**Action item**
Every line in the entries that holds "constraint" should be identified and copied.

**Task inputs**
`config.mk`:
```
export PLATFORM = sky130hd
export DESIGN_NAME = uart_enh_cfg
export DESIGN_NICKNAME = d
export VERILOG_FILES = /design/src/uart_cfg_pkg.sv /design/src/uart_enh_cfg.sv
export SDC_FILE = /design/constraint.sdc
export NUM_CORES = 1
export LEC_CHECK = 0
export BUFFER_PORTS_ARGS = -buffer_cell sky130_fd_sc_hd__buf_2
export CELL_PAD_IN_SITES_DETAIL_PLACEMENT = 1
export CELL_PAD_IN_SITES_GLOBAL_PLACEMENT = 2
export CORE_MARGIN = 3
export CORE_UTILIZATION = 36
export CTS_CLUSTER_DIAMETER = 30
export DETAILED_ROUTE_END_ITERATION = 12
export PLACE_DENSITY = 0.84
export SYNTH_ARGS = -nofsm -noshare
export SYNTH_HDL_FRONTEND = slang
export SYNTH_SLANG_ARGS = --single-unit
```
`constraint.sdc`:
```
create_clock -name clk_sys_i -period 6.2 [get_ports clk_sys_i]
set_input_delay 1.55 -clock clk_sys_i [delete_from_list [all_inputs] [get_ports clk_sys_i]]
set_output_delay 1.55 -clock clk_sys_i [all_outputs]
set_load 0.05 [all_outputs]
```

**Response**
export SDC_FILE = /design/constraint.sdc
`constraint.sdc`:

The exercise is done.